══ EXERCISE DATA
`src/rtl/uart_reg_pkg.sv`:
```
package uart_reg_pkg;
  localparam int ADDR_W = 3;

  typedef enum logic [ADDR_W-1:0] {
    OFS_DATA    = 3'd0,
    OFS_IEN     = 3'd1,
    OFS_IDENT   = 3'd2,
    OFS_LCTL    = 3'd3,
    OFS_MCTL    = 3'd4,
    OFS_LSTAT   = 3'd5,
    OFS_MSTAT   = 3'd6,
    OFS_SCRATCH = 3'd7
  } ofs_e;

  typedef enum logic [3:0] {
    SEL_NONE,
    SEL_RXBUF,
    SEL_IEN,
    SEL_DIVLO,
    SEL_DIVHI,
    SEL_IDENT,
    SEL_LCTL,
    SEL_MCTL,
    SEL_LSTAT,
    SEL_MSTAT,
    SEL_SCRATCH
  } rsel_e;

  typedef struct packed {
    logic tx_load;
    logic ien;
    logic divlo;
    logic divhi;
    logic fifo;
    logic lctl;
    logic mctl;
    logic scratch;
  } wstb_t;
endpackage

```
`src/rtl/uart_addr_decode.sv`:
```
module uart_addr_decode
  import uart_reg_pkg::*;
(
  input  logic              clk,
  input  logic              rst_n,
  input  logic [ADDR_W-1:0] addr,
  input  logic              wr_en,
  input  logic              rd_en,
  input  logic              bank_sel,
  output wstb_t             wstb,
  output rsel_e             rsel,
  output logic              rx_pop
);
  ofs_e ofs;
  assign ofs = ofs_e'(addr);

  always_comb begin
    wstb   = '0;
    rsel   = SEL_NONE;
    rx_pop = 1'b0;
    case (ofs)
      OFS_DATA: begin
        if (bank_sel) begin
          wstb.divlo = wr_en;
          if (rd_en) rsel = SEL_DIVLO;
        end else begin
          wstb.tx_load = wr_en;
          rx_pop       = rd_en;
          if (rd_en) rsel = SEL_RXBUF;
        end
      end
      OFS_IEN: begin
        if (bank_sel) begin
          wstb.divhi = wr_en;
          if (rd_en) rsel = SEL_DIVHI;
        end else begin
          wstb.ien = wr_en;
          if (rd_en) rsel = SEL_IEN;
        end
      end
      OFS_IDENT: begin
        wstb.fifo = wr_en;
        if (rd_en) rsel = SEL_IDENT;
      end
      OFS_LCTL: begin
        wstb.lctl = wr_en;
        if (rd_en) rsel = SEL_LCTL;
      end
      OFS_MCTL: begin
        wstb.mctl = wr_en;
        if (rd_en) rsel = SEL_MCTL;
      end
      OFS_LSTAT: begin
        if (rd_en) rsel = SEL_LSTAT;
      end
      OFS_MSTAT: begin
        if (rd_en) rsel = SEL_MSTAT;
      end
      OFS_SCRATCH: begin
        wstb.scratch = wr_en;
        if (rd_en) rsel = SEL_SCRATCH;
      end
      default: begin
        rsel = SEL_NONE;
      end
    endcase
  end

  // at most one register is written per access
  p_one_wstb_r2: assert property (@(posedge clk) disable iff (!rst_n)
    $onehot0(wstb));

  // the receive pop and a divisor read never occur together
  p_pop_bank_r4: assert property (@(posedge clk) disable iff (!rst_n)
    rx_pop |-> (rsel == SEL_RXBUF));
endmodule

```
`src/rtl/uart_reg_bank.sv`:
```
module uart_reg_bank
  import uart_reg_pkg::*;
#(
  parameter int DATA_W = 8,
  parameter int IEN_W  = 4,
  localparam int DIV_W = 2 * DATA_W
) (
  input  logic              clk,
  input  logic              rst_n,
  input  wstb_t             wstb,
  input  logic [DATA_W-1:0] wdata,
  output logic [DATA_W-1:0] lctl_q,
  output logic [DATA_W-1:0] mctl_q,
  output logic [DATA_W-1:0] scratch_q,
  output logic [IEN_W-1:0]  ien_q,
  output logic [DIV_W-1:0]  div_q,
  output logic [DIV_W-1:0]  div_d
);
  logic [DATA_W-1:0] lctl_d, mctl_d, scratch_d;
  logic [IEN_W-1:0]  ien_d;

  always_comb begin
    lctl_d    = wstb.lctl    ? wdata : lctl_q;
    mctl_d    = wstb.mctl    ? wdata : mctl_q;
    scratch_d = wstb.scratch ? wdata : scratch_q;
    ien_d     = wstb.ien     ? wdata[IEN_W-1:0] : ien_q;
    div_d     = div_q;
    if (wstb.divlo) div_d[DATA_W-1:0]     = wdata;
    if (wstb.divhi) div_d[DIV_W-1:DATA_W] = wdata;
  end

  always_ff @(posedge clk or negedge rst_n) begin
    if (!rst_n) begin
      lctl_q    <= '0;
      mctl_q    <= '0;
      scratch_q <= '0;
      ien_q     <= '0;
      div_q     <= '0;
    end else begin
      lctl_q    <= lctl_d;
      mctl_q    <= mctl_d;
      scratch_q <= scratch_d;
      ien_q     <= ien_d;
      div_q     <= div_d;
    end
  end

  // the divisor moves only on a divisor-byte strobe
  p_div_only_strobe_r4: assert property (@(posedge clk) disable iff (!rst_n)
    !(wstb.divlo || wstb.divhi) |=> $stable(div_q));

  // a FIFO-control write leaves every stored register unchanged
  p_fifo_no_state_r5: assert property (@(posedge clk) disable iff (!rst_n)
    wstb.fifo |=> ($stable(lctl_q) && $stable(mctl_q) && $stable(scratch_q)
                   && $stable(ien_q) && $stable(div_q)));
endmodule

```
`src/rtl/uart_baud_gen.sv`:
```
module uart_baud_gen #(
  parameter int DIV_W = 16
) (
  input  logic             clk,
  input  logic             rst_n,
  input  logic [DIV_W-1:0] div_q,
  input  logic [DIV_W-1:0] div_d,
  input  logic             reload,
  output logic             tick
);
  logic [DIV_W-1:0] cnt_q, cnt_d;
  logic             div_zero;

  assign div_zero = (div_q == '0);

  always_comb begin
    if (reload)                      cnt_d = div_d;
    else if (div_zero)               cnt_d = '0;
    else if (cnt_q <= DIV_W'(1))     cnt_d = div_q;
    else                             cnt_d = cnt_q - DIV_W'(1);
  end

  always_ff @(posedge clk or negedge rst_n) begin
    if (!rst_n) cnt_q <= '0;
    else        cnt_q <= cnt_d;
  end

  assign tick = !div_zero && (cnt_q == DIV_W'(1));

  // a zero divisor with no reload gives no tick next cycle
  p_zero_div_silent_r9: assert property (@(posedge clk) disable iff (!rst_n)
    (div_zero && !reload) |=> !tick);

  // a reload to a divisor above 1 is not followed at once by a tick
  p_reload_quiet_r8: assert property (@(posedge clk) disable iff (!rst_n)
    (reload && (div_d > DIV_W'(1))) |=> !tick);

  // with a divisor above 1, a tick is a single-cycle pulse
  p_tick_single_r7: assert property (@(posedge clk) disable iff (!rst_n)
    (tick && (div_q > DIV_W'(1)) && !reload) |=> !tick);
endmodule

```
`src/rtl/uart_host_regs.sv`:
```
module uart_host_regs
  import uart_reg_pkg::*;
#(
  parameter int DATA_W = 8,
  parameter int IEN_W  = 4
) (
  input  logic              clk,
  input  logic              rst_n,
  input  logic [ADDR_W-1:0] addr,
  input  logic              wr_en,
  input  logic              rd_en,
  input  logic [DATA_W-1:0] wdata,
  output logic [DATA_W-1:0] rdata,
  input  logic [DATA_W-1:0] rx_byte,
  output logic              rx_pop,
  output logic              tx_push,
  output logic [DATA_W-1:0] tx_byte,
  input  logic [DATA_W-1:0] int_ident,
  output logic              fifo_ctl_we,
  output logic [DATA_W-1:0] fifo_ctl_byte,
  input  logic [DATA_W-1:0] line_stat,
  output logic [IEN_W-1:0]  irq_enable,
  output logic [DATA_W-1:0] line_ctl,
  output logic [DATA_W-1:0] modem_ctl,
  output logic              baud_tick
);
  localparam int DIV_W = 2 * DATA_W;

  wstb_t             wstb;
  rsel_e             rsel;
  logic [DATA_W-1:0] scratch_q;
  logic [DIV_W-1:0]  div_q, div_d;
  logic              reload;

  uart_addr_decode u_dec (
    .clk      (clk),
    .rst_n    (rst_n),
    .addr     (addr),
    .wr_en    (wr_en),
    .rd_en    (rd_en),
    .bank_sel (line_ctl[DATA_W-1]),
    .wstb     (wstb),
    .rsel     (rsel),
    .rx_pop   (rx_pop)
  );

  uart_reg_bank #(.DATA_W(DATA_W), .IEN_W(IEN_W)) u_bank (
    .clk       (clk),
    .rst_n     (rst_n),
    .wstb      (wstb),
    .wdata     (wdata),
    .lctl_q    (line_ctl),
    .mctl_q    (modem_ctl),
    .scratch_q (scratch_q),
    .ien_q     (irq_enable),
    .div_q     (div_q),
    .div_d     (div_d)
  );

  assign reload = wstb.divlo | wstb.divhi;

  uart_baud_gen #(.DIV_W(DIV_W)) u_baud (
    .clk    (clk),
    .rst_n  (rst_n),
    .div_q  (div_q),
    .div_d  (div_d),
    .reload (reload),
    .tick   (baud_tick)
  );

  assign tx_push       = wstb.tx_load;
  assign tx_byte       = wdata;
  assign fifo_ctl_we   = wstb.fifo;
  assign fifo_ctl_byte = wdata;

  always_comb begin
    case (rsel)
      SEL_RXBUF:   rdata = rx_byte;
      SEL_IEN:     rdata = {{(DATA_W-IEN_W){1'b0}}, irq_enable};
      SEL_DIVLO:   rdata = div_q[DATA_W-1:0];
      SEL_DIVHI:   rdata = div_q[DIV_W-1:DATA_W];
      SEL_IDENT:   rdata = int_ident;
      SEL_LCTL:    rdata = line_ctl;
      SEL_MCTL:    rdata = modem_ctl;
      SEL_LSTAT:   rdata = line_stat;
      SEL_SCRATCH: rdata = scratch_q;
      default:     rdata = '0;
    endcase
  end

  // data/enable offsets in the divisor bank leave the enables alone
  p_ien_guard_r4: assert property (@(posedge clk) disable iff (!rst_n)
    (wr_en && (addr <= ADDR_W'(1)) && line_ctl[DATA_W-1]) |=> $stable(irq_enable));

  // no read strobe, no read data
  p_idle_rdata_r10: assert property (@(posedge clk) disable iff (!rst_n)
    !rd_en |-> (rdata == '0));

  // unused enable bits read as zero
  p_ien_upper_r3: assert property (@(posedge clk) disable iff (!rst_n)
    (rd_en && (addr == ADDR_W'(1)) && !line_ctl[DATA_W-1]) |-> (rdata[DATA_W-1:IEN_W] == '0));
endmodule

```
## config.mk

```make
export PLATFORM = sky130hd
export DESIGN_NAME = ool_detector
export DESIGN_NICKNAME = d
export VERILOG_FILES = /design/src/rtl/ool_pkg.sv /design/src/rtl/ool_width_meter.sv /design/src/rtl/ool_cycle_judge.sv /design/src/rtl/ool_hold_release.sv /design/src/rtl/ool_detector.sv
export SDC_FILE = /design/constraint.sdc
export NUM_CORES = 1
export LEC_CHECK = 0
export ABC_AREA = 1
export BUFFER_PORTS_ARGS = -buffer_cell sky130_fd_sc_hd__buf_4
export CORE_AREA = 2 2 39 41
export CTS_BUF_LIST = sky130_fd_sc_hd__clkbuf_4 sky130_fd_sc_hd__clkbuf_8
export DETAILED_ROUTE_END_ITERATION = 7
export DIE_AREA = 0 0 41 43
export GPL_TIMING_DRIVEN = 0
export PLACE_DENSITY = 0.7
export SYNTH_ARGS = -nofsm -noshare
export SYNTH_HDL_FRONTEND = slang
export SYNTH_SLANG_ARGS = --single-unit
export TNS_END_PERCENT = 50
```

## constraint.sdc

```tcl
create_clock -name clk -period 1.4 [get_ports clk]
set_clock_uncertainty 0.15 [all_clocks]
set_input_delay 0.14 -clock clk [delete_from_list [all_inputs] [get_ports clk]]
set_output_delay 0.14 -clock clk [all_outputs]
set_load 0.02 [all_outputs]
```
════
Go line by line through the data above and report each one that holds the string "enum".

RESULT OF THIS EXERCISE:
  typedef enum logic [ADDR_W-1:0] {
  typedef enum logic [3:0] {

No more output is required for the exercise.